With the raft of changes occurring around us due to the COVID-19 pandemic, many people are anxious and worried about the future.
You have been pushed to conduct more business online and you still have fears about the security of those transactions. Your children’s education has been thwarted and you are concerned about the security of your job.
Dr Joy Sue, a consultant psychiatrist, says those fears and concerns about the rapid changes occasioned by the pandemic are normal.
Accepting that you have no control over the future is key and Dr Sue’s advice is to seek to be flexible about your expectations.
“As much as we would like to think that we are in control of all aspects of our lives, the truth is that even before COVID-19, we were not,” she told COVID Weekly.
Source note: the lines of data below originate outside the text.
What follows belongs to an exercise in optimizing a design on an open flow for small area, a short achievable clock period and few clock cycles per item; a production flow would make more cautious choices.
Function was checked by simulation only, so behaviour that the tests miss may differ from the original.
Power and IR drop assume default switching activity.

==> design.v <==
module vce #(
    parameter ADDR_BITS = 16
) (
    input  wire                 clk,
    input  wire                 rst,         
    input  wire                 csr_en,
    input  wire                 csr_we,
    input  wire [7:0]           csr_addr,
    input  wire [63:0]          csr_wdata,
    output reg  [63:0]          csr_rdata,
    output reg                  mem_req,
    output reg                  mem_we,
    output reg  [ADDR_BITS-1:0] mem_addr,
    output reg  [7:0]           mem_wdata,
    input  wire                 mem_ready,
    input  wire [7:0]           mem_rdata,
    input  wire                 mem_err,
    output wire                 irq
);
    localparam CW = ADDR_BITS + 1;           
    localparam [7:0] E_OK        = 8'd0;
    localparam [7:0] E_BADCMD    = 8'd1;
    localparam [7:0] E_BADREGION = 8'd2;
    localparam [7:0] E_OVERLAP   = 8'd3;
    localparam [7:0] E_TOOSMALL  = 8'd4;
    localparam [7:0] E_TRUNC     = 8'd5;
    localparam [7:0] E_MALFORMED = 8'd6;
    localparam [7:0] E_MISMATCH  = 8'd7;
    localparam [7:0] E_BUS       = 8'd8;
    localparam [3:0] C_LEB  = 4'd0;
    localparam [3:0] C_PV   = 4'd1;
    localparam [3:0] C_SQ   = 4'd2;
    localparam [3:0] C_SQ2  = 4'd3;
    localparam [3:0] C_NL   = 4'd4;
    localparam [63:0] ID_VALUE = 64'h5643_4531_001F_0001;
    localparam [2:0] S_IDLE   = 3'd0;
    localparam [2:0] S_CHECK  = 3'd1;
    localparam [2:0] S_ERD    = 3'd2;    
    localparam [2:0] S_ECAP   = 3'd3;    
    localparam [2:0] S_EWR    = 3'd4;    
    localparam [2:0] S_DRD    = 3'd5;    
    localparam [2:0] S_DWR    = 3'd6;    
    localparam [2:0] S_FIN    = 3'd7;    
    reg         ctrl_ie, ctrl_strict;
    reg         st_done, st_drop;
    reg  [7:0]  st_err;
    reg  [63:0] r_cmd, r_src, r_slen, r_dst, r_cap, r_count;
    reg  [63:0] r_rbytes, r_rcount, r_erraddr;
    reg  [63:0] i_cmd, i_src, i_slen, i_dst, i_cap, i_cnt;
    reg         i_strict;
    reg  [2:0]    state;
    reg  [CW-1:0] rc, wc, ei;    
    reg  [4:0]    bi;            
    reg  [4:0]    gtot;          
    reg  [4:0]    glen_q;        
    reg  [7:0]    buf_q [0:16];  
    wire busy = (state != S_IDLE);
    assign irq = ctrl_ie & st_done;
    wire [3:0] codec  = i_cmd[3:0];
    wire       is_dec = i_cmd[4];
    wire       nl_pair = (codec == C_NL) && (ei + 1 < i_cnt);
    always @* begin
        csr_rdata = 64'd0;
        if (csr_addr[2:0] == 3'd0) begin
            case (csr_addr[7:3])
                5'h00: csr_rdata = ID_VALUE;
                5'h01: csr_rdata = {62'd0, ctrl_strict, ctrl_ie};
                5'h02: csr_rdata = {48'd0, st_err, 5'd0, st_drop, st_done, busy};
                5'h03: csr_rdata = r_cmd;
                5'h04: csr_rdata = r_src;
                5'h05: csr_rdata = r_slen;
                5'h06: csr_rdata = r_dst;
                5'h07: csr_rdata = r_cap;
                5'h08: csr_rdata = r_count;
                5'h09: csr_rdata = r_rbytes;
                5'h0A: csr_rdata = r_rcount;
                5'h0B: csr_rdata = r_erraddr;
                default: csr_rdata = 64'd0;
            endcase
        end
    end
    wire [67:0] len_sr   = is_dec ? {4'd0, i_slen} : {1'b0, i_cnt, 3'b000};
    wire [67:0] src_end  = {4'd0, i_src} + len_sr;
    wire [67:0] dst_end  = {4'd0, i_dst} + {4'd0, i_cap};
    wire [67:0] mem_top  = 68'd1 << ADDR_BITS;
    wire        cmd_legal = (i_cmd[63:5] == 59'd0) && (i_cmd[3:0] <= 4'd4);
    wire        overlap  = (len_sr != 68'd0) && (i_cap != 64'd0) &&
                           ({4'd0, i_src} < dst_end) && ({4'd0, i_dst} < src_end);
    wire        dec_small = is_dec && ({1'b0, i_cnt, 3'b000} > {4'd0, i_cap});
    reg  [63:0]  ev_a, ev_b;
    reg  [135:0] eg;        
    reg  [4:0]   eglen;
    reg  [3:0]   ela, elb;
    integer      k;
    function [7:0] sq_lo(input sel2, input [3:0] row);
        begin
            if (!sel2) case (row)
                4'd0: sq_lo = 8'd0;   4'd1: sq_lo = 8'd241; 4'd2: sq_lo = 8'd249;
                4'd3: sq_lo = 8'd250; 4'd4: sq_lo = 8'd251; 4'd5: sq_lo = 8'd252;
                default: sq_lo = 8'd253;
            endcase else case (row)
                4'd0: sq_lo = 8'd0;   4'd1: sq_lo = 8'd192; 4'd2: sq_lo = 8'd240;
                4'd3: sq_lo = 8'd248; 4'd4: sq_lo = 8'd249; 4'd5: sq_lo = 8'd250;
                4'd6: sq_lo = 8'd251; 4'd7: sq_lo = 8'd252;
                default: sq_lo = 8'd253;
            endcase
        end
    endfunction
    function [7:0] sq_hi(input sel2, input [3:0] row);
        begin
            if (!sel2) case (row)
                4'd0: sq_hi = 8'd240; 4'd1: sq_hi = 8'd248; 4'd2: sq_hi = 8'd249;
                4'd3: sq_hi = 8'd250; 4'd4: sq_hi = 8'd251; 4'd5: sq_hi = 8'd252;
                default: sq_hi = 8'd253;
            endcase else case (row)
                4'd0: sq_hi = 8'd191; 4'd1: sq_hi = 8'd239; 4'd2: sq_hi = 8'd247;
                4'd3: sq_hi = 8'd248; 4'd4: sq_hi = 8'd249; 4'd5: sq_hi = 8'd250;
                4'd6: sq_hi = 8'd251; 4'd7: sq_hi = 8'd252;
                default: sq_hi = 8'd253;
            endcase
        end
    endfunction
    function [3:0] sq_p(input sel2, input [3:0] row);
        begin
            if (!sel2) case (row)
                4'd0: sq_p = 4'd0; 4'd1: sq_p = 4'd1; 4'd2: sq_p = 4'd2; 4'd3: sq_p = 4'd3;
                4'd4: sq_p = 4'd5; 4'd5: sq_p = 4'd7;
                default: sq_p = 4'd8;
            endcase else case (row)
                4'd0: sq_p = 4'd0; 4'd1: sq_p = 4'd1; 4'd2: sq_p = 4'd2; 4'd3: sq_p = 4'd3;
                4'd4: sq_p = 4'd4; 4'd5: sq_p = 4'd5; 4'd6: sq_p = 4'd6; 4'd7: sq_p = 4'd7;
                default: sq_p = 4'd8;
            endcase
        end
    endfunction
    function [3:0] sq_rows(input sel2);
        sq_rows = sel2 ? 4'd9 : 4'd7;
    endfunction
    function [3:0] byte_len(input [63:0] v);
        integer j;
        begin
            byte_len = 4'd1;
            for (j = 1; j < 8; j = j + 1)
                if ((v >> (8 * j)) != 64'd0) byte_len = j + 1;
        end
    endfunction
    function [63:0] byte_mask(input [3:0] n);
        byte_mask = (n >= 4'd8) ? {64{1'b1}} : ((64'd1 << (8 * n)) - 64'd1);
    endfunction
    reg  [3:0]  e_row, e_p;
    reg  [7:0]  e_lo;
    reg  [64:0] e_max;
    reg         e_found;
    reg  [3:0]  e_k;
    reg  [63:0] e_pv;
    reg  [63:0] e_t;
    always @* begin
        for (k = 0; k < 8; k = k + 1) begin
            ev_a[8*k +: 8] = buf_q[k];
            ev_b[8*k +: 8] = buf_q[k + 8];
        end
        eg    = 136'd0;
        eglen = 5'd1;
        ela   = 4'd1;
        elb   = 4'd1;
        e_row = 4'd0; e_p = 4'd0; e_lo = 8'd0; e_max = 65'd0; e_found = 1'b0;
        e_k   = 4'd1; e_pv = 64'd0; e_t = 64'd0;
        case (codec)
            C_LEB: begin
                eglen = 5'd1;
                for (k = 1; k < 10; k = k + 1)
                    if ((ev_a >> (7 * k)) != 64'd0) eglen = k + 1;
                for (k = 0; k < 10; k = k + 1) begin
                    e_t = ev_a >> (7 * k);
                    if (k < eglen) eg[8*k +: 8] = {(k + 1 < eglen), e_t[6:0]};
                end
            end
            C_PV: begin
                e_k = 4'd9;
                for (k = 8; k >= 1; k = k - 1)
                    if ((ev_a >> (7 * k)) == 64'd0) e_k = k;
                eglen = {1'b0, e_k};
                if (e_k == 4'd9) begin
                    eg[7:0]  = 8'hFF;
                    eg[71:8] = ev_a;
                end else begin
                    e_pv = (ev_a << e_k) | ((64'd1 << (e_k - 1)) - 64'd1);
                    eg[63:0] = e_pv & byte_mask(e_k);
                end
            end
            C_SQ, C_SQ2: begin
                for (k = 0; k < 9; k = k + 1) begin
                    if (!e_found && (k < sq_rows(codec[0]))) begin
                        e_max = (({57'd0, sq_hi(codec[0], k)} - {57'd0, sq_lo(codec[0], k)} + 65'd1)
                                 << (8 * sq_p(codec[0], k))) - 65'd1;
                        if ({1'b0, ev_a} <= e_max) begin
                            e_found = 1'b1;
                            e_row   = k;
                        end
                    end
                end
                e_lo  = sq_lo(codec[0], e_row);
                e_p   = sq_p(codec[0], e_row);
                eglen = 5'd1 + e_p;
                e_t = (e_p == 4'd8) ? 64'd0 : (ev_a >> (8 * e_p));
                eg[7:0] = e_lo + e_t[7:0];
                eg[71:8] = (e_p == 4'd0) ? 64'd0 : (ev_a & byte_mask(e_p));
            end
            C_NL: begin
                ela = byte_len(ev_a);
                elb = byte_len(ev_b);
                if (nl_pair) begin
                    eg[7:0] = {ela, elb};
                    eg = eg | ({72'd0, ev_a & byte_mask(ela)} << 8)
                            | ({72'd0, ev_b & byte_mask(elb)} << (8 * (1 + ela)));
                    eglen = 5'd1 + ela + elb;
                end else begin
                    eg[7:0]  = {ela, 4'd0};            
                    eg[71:8] = ev_a & byte_mask(ela);
                    eglen = 5'd1 + ela;
                end
            end
            default: ;
        endcase
    end
    reg  [4:0] d_tot;        
    reg        d_malf0;      
    reg  [3:0] d_t;
    reg  [3:0] d_row;
    reg        d_rowfound;
    reg  [7:0] rb;           
    always @* begin
        rb = mem_rdata;
        d_tot = 5'd1;
        d_malf0 = 1'b0;
        d_t = 4'd0;
        d_row = 4'd0;
        d_rowfound = 1'b0;
        case (codec)
            C_PV: begin
                d_t = 4'd8;
                for (k = 7; k >= 0; k = k - 1)
                    if (!rb[k]) d_t = k;
                d_tot = {1'b0, d_t} + 5'd1;
            end
            C_SQ, C_SQ2: begin
                for (k = 0; k < 9; k = k + 1)
                    if (k < sq_rows(codec[0]) &&
                        rb >= sq_lo(codec[0], k) && rb <= sq_hi(codec[0], k)) begin
                        d_rowfound = 1'b1;
                        d_row = k;
                    end
                d_malf0 = !d_rowfound;
                d_tot = 5'd1 + sq_p(codec[0], d_row);
            end
            C_NL: begin
                if (rb[7:4] < 4'd1 || rb[7:4] > 4'd8) d_malf0 = 1'b1;
                if (nl_pair && (rb[3:0] < 4'd1 || rb[3:0] > 4'd8)) d_malf0 = 1'b1;
                d_tot = 5'd1 + rb[7:4] + (nl_pair ? {1'b0, rb[3:0]} : 5'd0);
            end
            default: d_tot = 5'd1;
        endcase
    end
    reg  [135:0] dg;
    reg  [63:0]  dv_a, dv_b;
    reg  [3:0]   dla, dlb, d_p;
    reg  [7:0]   d_lo;
    reg  [3:0]   d_row2;
    reg  [127:0] d_sh;
    always @* begin
        for (k = 0; k < 17; k = k + 1)
            dg[8*k +: 8] = buf_q[k];
        dv_a = 64'd0;
        dv_b = 64'd0;
        dla = 4'd0; dlb = 4'd0; d_p = 4'd0; d_lo = 8'd0; d_row2 = 4'd0; d_sh = 128'd0;
        case (codec)
            C_LEB: begin
                for (k = 0; k < 10; k = k + 1)
                    if (k < glen_q) dv_a = dv_a | ({57'd0, dg[8*k +: 7]} << (7 * k));
            end
            C_PV: begin
                if (glen_q == 5'd9)
                    dv_a = dg[71:8];
                else
                    dv_a = (dg[63:0] & byte_mask(glen_q[3:0])) >> glen_q[3:0];
            end
            C_SQ, C_SQ2: begin
                for (k = 0; k < 9; k = k + 1)
                    if (k < sq_rows(codec[0]) &&
                        dg[7:0] >= sq_lo(codec[0], k) && dg[7:0] <= sq_hi(codec[0], k))
                        d_row2 = k;
                d_lo = sq_lo(codec[0], d_row2);
                d_p  = sq_p(codec[0], d_row2);
                dv_a = (d_p == 4'd0) ? {56'd0, dg[7:0] - d_lo}
                                     : ((d_p == 4'd8) ? dg[71:8]
                                        : (({56'd0, dg[7:0] - d_lo} << (8 * d_p))
                                           | (dg[71:8] & byte_mask(d_p))));
            end
            C_NL: begin
                dla = dg[7:4];
                dlb = dg[3:0];
                dv_a = dg[71:8] & byte_mask(dla);
                d_sh = dg[135:8] >> (8 * dla);
                dv_b = d_sh[63:0] & byte_mask(dlb);
            end
            default: ;
        endcase
    end
    wire [ADDR_BITS-1:0] a_erd = i_src[ADDR_BITS-1:0] + {ei, 3'b000} + bi;
    wire [ADDR_BITS-1:0] a_ewr = i_dst[ADDR_BITS-1:0] + wc + bi;
    wire [ADDR_BITS-1:0] a_drd = i_src[ADDR_BITS-1:0] + rc + bi;
    wire [ADDR_BITS-1:0] a_dwr = i_dst[ADDR_BITS-1:0] + {ei, 3'b000} + bi;
    wire [4:0] e_nread = ((codec == C_NL) && nl_pair) ? 5'd16 : 5'd8;
    wire [4:0] d_nwrite = ((codec == C_NL) && nl_pair) ? 5'd16 : 5'd8;
    wire [CW:0] d_pos = {1'b0, rc} + bi;        
    wire [4:0] d_tot_now = (bi == 5'd0) ? d_tot : gtot;
    always @* begin
        mem_req   = 1'b0;
        mem_we    = 1'b0;
        mem_addr  = {ADDR_BITS{1'b0}};
        mem_wdata = 8'd0;
        case (state)
            S_ERD: begin
                mem_req  = 1'b1;
                mem_addr = a_erd;
            end
            S_EWR: begin
                mem_req   = 1'b1;
                mem_we    = 1'b1;
                mem_addr  = a_ewr;
                mem_wdata = eg[8*bi +: 8];
            end
            S_DRD: begin
                mem_req  = ({{(64-CW-1){1'b0}}, d_pos} < i_slen);
                mem_addr = a_drd;
            end
            S_DWR: begin
                mem_req   = 1'b1;
                mem_we    = 1'b1;
                mem_addr  = a_dwr;
                mem_wdata = (bi < 5'd8) ? dv_a[8*bi[2:0] +: 8] : dv_b[8*bi[2:0] +: 8];
            end
            default: ;
        endcase
    end
    wire [CW-1:0] ei_step = ei + (nl_pair ? 2 : 1);
    reg           fin;
    reg  [7:0]    fin_code;
    reg  [63:0]   fin_addr;
    always @* begin
        fin      = 1'b0;
        fin_code = E_OK;
        fin_addr = 64'd0;
        case (state)
            S_CHECK: begin
                fin = 1'b1;
                if (!cmd_legal)             fin_code = E_BADCMD;
                else if (src_end > mem_top) begin fin_code = E_BADREGION; fin_addr = i_src; end
                else if (dst_end > mem_top) begin fin_code = E_BADREGION; fin_addr = i_dst; end
                else if (overlap)           begin fin_code = E_OVERLAP;   fin_addr = i_dst; end
                else if (dec_small)         begin fin_code = E_TOOSMALL;  fin_addr = i_dst; end
                else fin = 1'b0;
            end
            S_ERD: begin
                if (mem_ready && mem_err) begin
                    fin = 1'b1; fin_code = E_BUS; fin_addr = {{(64-ADDR_BITS){1'b0}}, a_erd};
                end
            end
            S_ECAP: begin
                if ({{(64-CW){1'b0}}, wc} + eglen > i_cap) begin
                    fin = 1'b1; fin_code = E_TOOSMALL; fin_addr = i_dst + {{(64-CW){1'b0}}, wc};
                end
            end
            S_EWR: begin
                if (mem_ready && mem_err) begin
                    fin = 1'b1; fin_code = E_BUS; fin_addr = {{(64-ADDR_BITS){1'b0}}, a_ewr};
                end
            end
            S_DRD: begin
                if (!mem_req) begin
                    fin = 1'b1; fin_code = E_TRUNC; fin_addr = i_src + i_slen;
                end else if (mem_ready && mem_err) begin
                    fin = 1'b1; fin_code = E_BUS; fin_addr = {{(64-ADDR_BITS){1'b0}}, a_drd};
                end else if (mem_ready && (codec == C_LEB ? (mem_rdata[7] && bi == 5'd9)
                                                          : (bi == 5'd0 && d_malf0))) begin
                    fin = 1'b1; fin_code = E_MALFORMED; fin_addr = {{(64-ADDR_BITS){1'b0}}, a_drd};
                end
            end
            S_DWR: begin
                if (mem_ready && mem_err) begin
                    fin = 1'b1; fin_code = E_BUS; fin_addr = {{(64-ADDR_BITS){1'b0}}, a_dwr};
                end
            end
            S_FIN: begin
                fin = 1'b1;
                if (is_dec && i_strict && ({{(64-CW){1'b0}}, rc} != i_slen)) begin
                    fin_code = E_MISMATCH; fin_addr = i_src + {{(64-CW){1'b0}}, rc};
                end
            end
            default: ;
        endcase
    end
    wire       host_wr  = csr_en & csr_we & (csr_addr[2:0] == 3'd0);
    wire [4:0] host_reg = csr_addr[7:3];
    always @(posedge clk) begin
        if (rst) begin
            ctrl_ie     <= 1'b0;
            ctrl_strict <= 1'b1;
            st_done     <= 1'b0;
            st_drop     <= 1'b0;
            st_err      <= 8'd0;
            r_cmd       <= 64'd0;
            r_src       <= 64'd0;
            r_slen      <= 64'd0;
            r_dst       <= 64'd0;
            r_cap       <= 64'd0;
            r_count     <= 64'd0;
            r_rbytes    <= 64'd0;
            r_rcount    <= 64'd0;
            r_erraddr   <= 64'd0;
            state       <= S_IDLE;
        end else begin
            if (host_wr) begin
                case (host_reg)
                    5'h01: begin
                        ctrl_ie     <= csr_wdata[0];
                        ctrl_strict <= csr_wdata[1];
                    end
                    5'h02: begin
                        if (csr_wdata[1]) st_done <= 1'b0;
                        if (csr_wdata[2]) st_drop <= 1'b0;
                    end
                    5'h03: begin
                        if (busy) begin
                            st_drop <= 1'b1;
                        end else begin
                            r_cmd     <= csr_wdata;
                            i_cmd     <= csr_wdata;
                            i_src     <= r_src;
                            i_slen    <= r_slen;
                            i_dst     <= r_dst;
                            i_cap     <= r_cap;
                            i_cnt     <= r_count;
                            i_strict  <= ctrl_strict;
                            rc        <= {CW{1'b0}};
                            wc        <= {CW{1'b0}};
                            ei        <= {CW{1'b0}};
                            st_done   <= 1'b0;
                            st_err    <= 8'd0;
                            r_rbytes  <= 64'd0;
                            r_rcount  <= 64'd0;
                            r_erraddr <= 64'd0;
                            state     <= S_CHECK;
                        end
                    end
                    5'h04: r_src   <= csr_wdata;
                    5'h05: r_slen  <= csr_wdata;
                    5'h06: r_dst   <= csr_wdata;
                    5'h07: r_cap   <= csr_wdata;
                    5'h08: r_count <= csr_wdata;
                    default: ;
                endcase
            end
            if (fin) begin
                r_rbytes  <= {{(64-CW){1'b0}}, is_dec ? rc : wc};
                r_rcount  <= {{(64-CW){1'b0}}, ei};
                r_erraddr <= fin_addr;
                st_err    <= fin_code;
                st_done   <= 1'b1;
                state     <= S_IDLE;
            end else begin
                case (state)
                    S_CHECK: begin
                        bi   <= 5'd0;
                        gtot <= 5'd0;
                        if (i_cnt == 64'd0) state <= S_FIN;
                        else                state <= is_dec ? S_DRD : S_ERD;
                    end
                    S_ERD: begin
                        if (mem_ready) begin
                            buf_q[bi] <= mem_rdata;
                            if (bi == e_nread - 5'd1) begin
                                bi    <= 5'd0;
                                state <= S_ECAP;
                            end else begin
                                bi <= bi + 5'd1;
                            end
                        end
                    end
                    S_ECAP: state <= S_EWR;
                    S_EWR: begin
                        if (mem_ready) begin
                            if (bi == eglen - 5'd1) begin
                                bi    <= 5'd0;
                                wc    <= wc + eglen;
                                ei    <= ei_step;
                                state <= ({{(64-CW){1'b0}}, ei_step} < i_cnt) ? S_ERD : S_FIN;
                            end else begin
                                bi <= bi + 5'd1;
                            end
                        end
                    end
                    S_DRD: begin
                        if (mem_ready) begin
                            buf_q[bi] <= mem_rdata;
                            if (bi == 5'd0) gtot <= d_tot;
                            if (codec == C_LEB ? !mem_rdata[7] : (bi + 5'd1 == d_tot_now)) begin
                                glen_q <= bi + 5'd1;
                                bi     <= 5'd0;
                                state  <= S_DWR;
                            end else begin
                                bi <= bi + 5'd1;
                            end
                        end
                    end
                    S_DWR: begin
                        if (mem_ready) begin
                            if (bi == d_nwrite - 5'd1) begin
                                bi    <= 5'd0;
                                rc    <= rc + glen_q;
                                ei    <= ei_step;
                                state <= ({{(64-CW){1'b0}}, ei_step} < i_cnt) ? S_DRD : S_FIN;
                            end else begin
                                bi <= bi + 5'd1;
                            end
                        end
                    end
                    default: ;
                endcase
            end
        end
    end
endmodule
She added: “Persons who are more flexible in their personalities and persons who will accept change more readily, are the ones who will be more resilient, and who can deal with these changes.
“If you have a rigid idea in your head that a particular thing must happen by a particular time, when it does not occur, you are more likely to experience anxiety. If you are more flexible and say to yourself, ‘I would like it to happen, but I know that things may happen that might delay it’, you can plan for that too.”
The psychiatrist lives by the maxim that as long as there is life, there is hope.
“People should maintain a hopeful outlook. I know things might look gloomy now. But there are always positives that you can find in any situation, if you are looking for them.
“Also, it is a matter of perception – how you choose to look at things. Some may see doom and gloom and others may see opportunities.”
When it comes to the deluge of information on the COVID-19 pandemic on news feeds, social media, television and radio, Dr Sue’s advice is to take a break sometimes.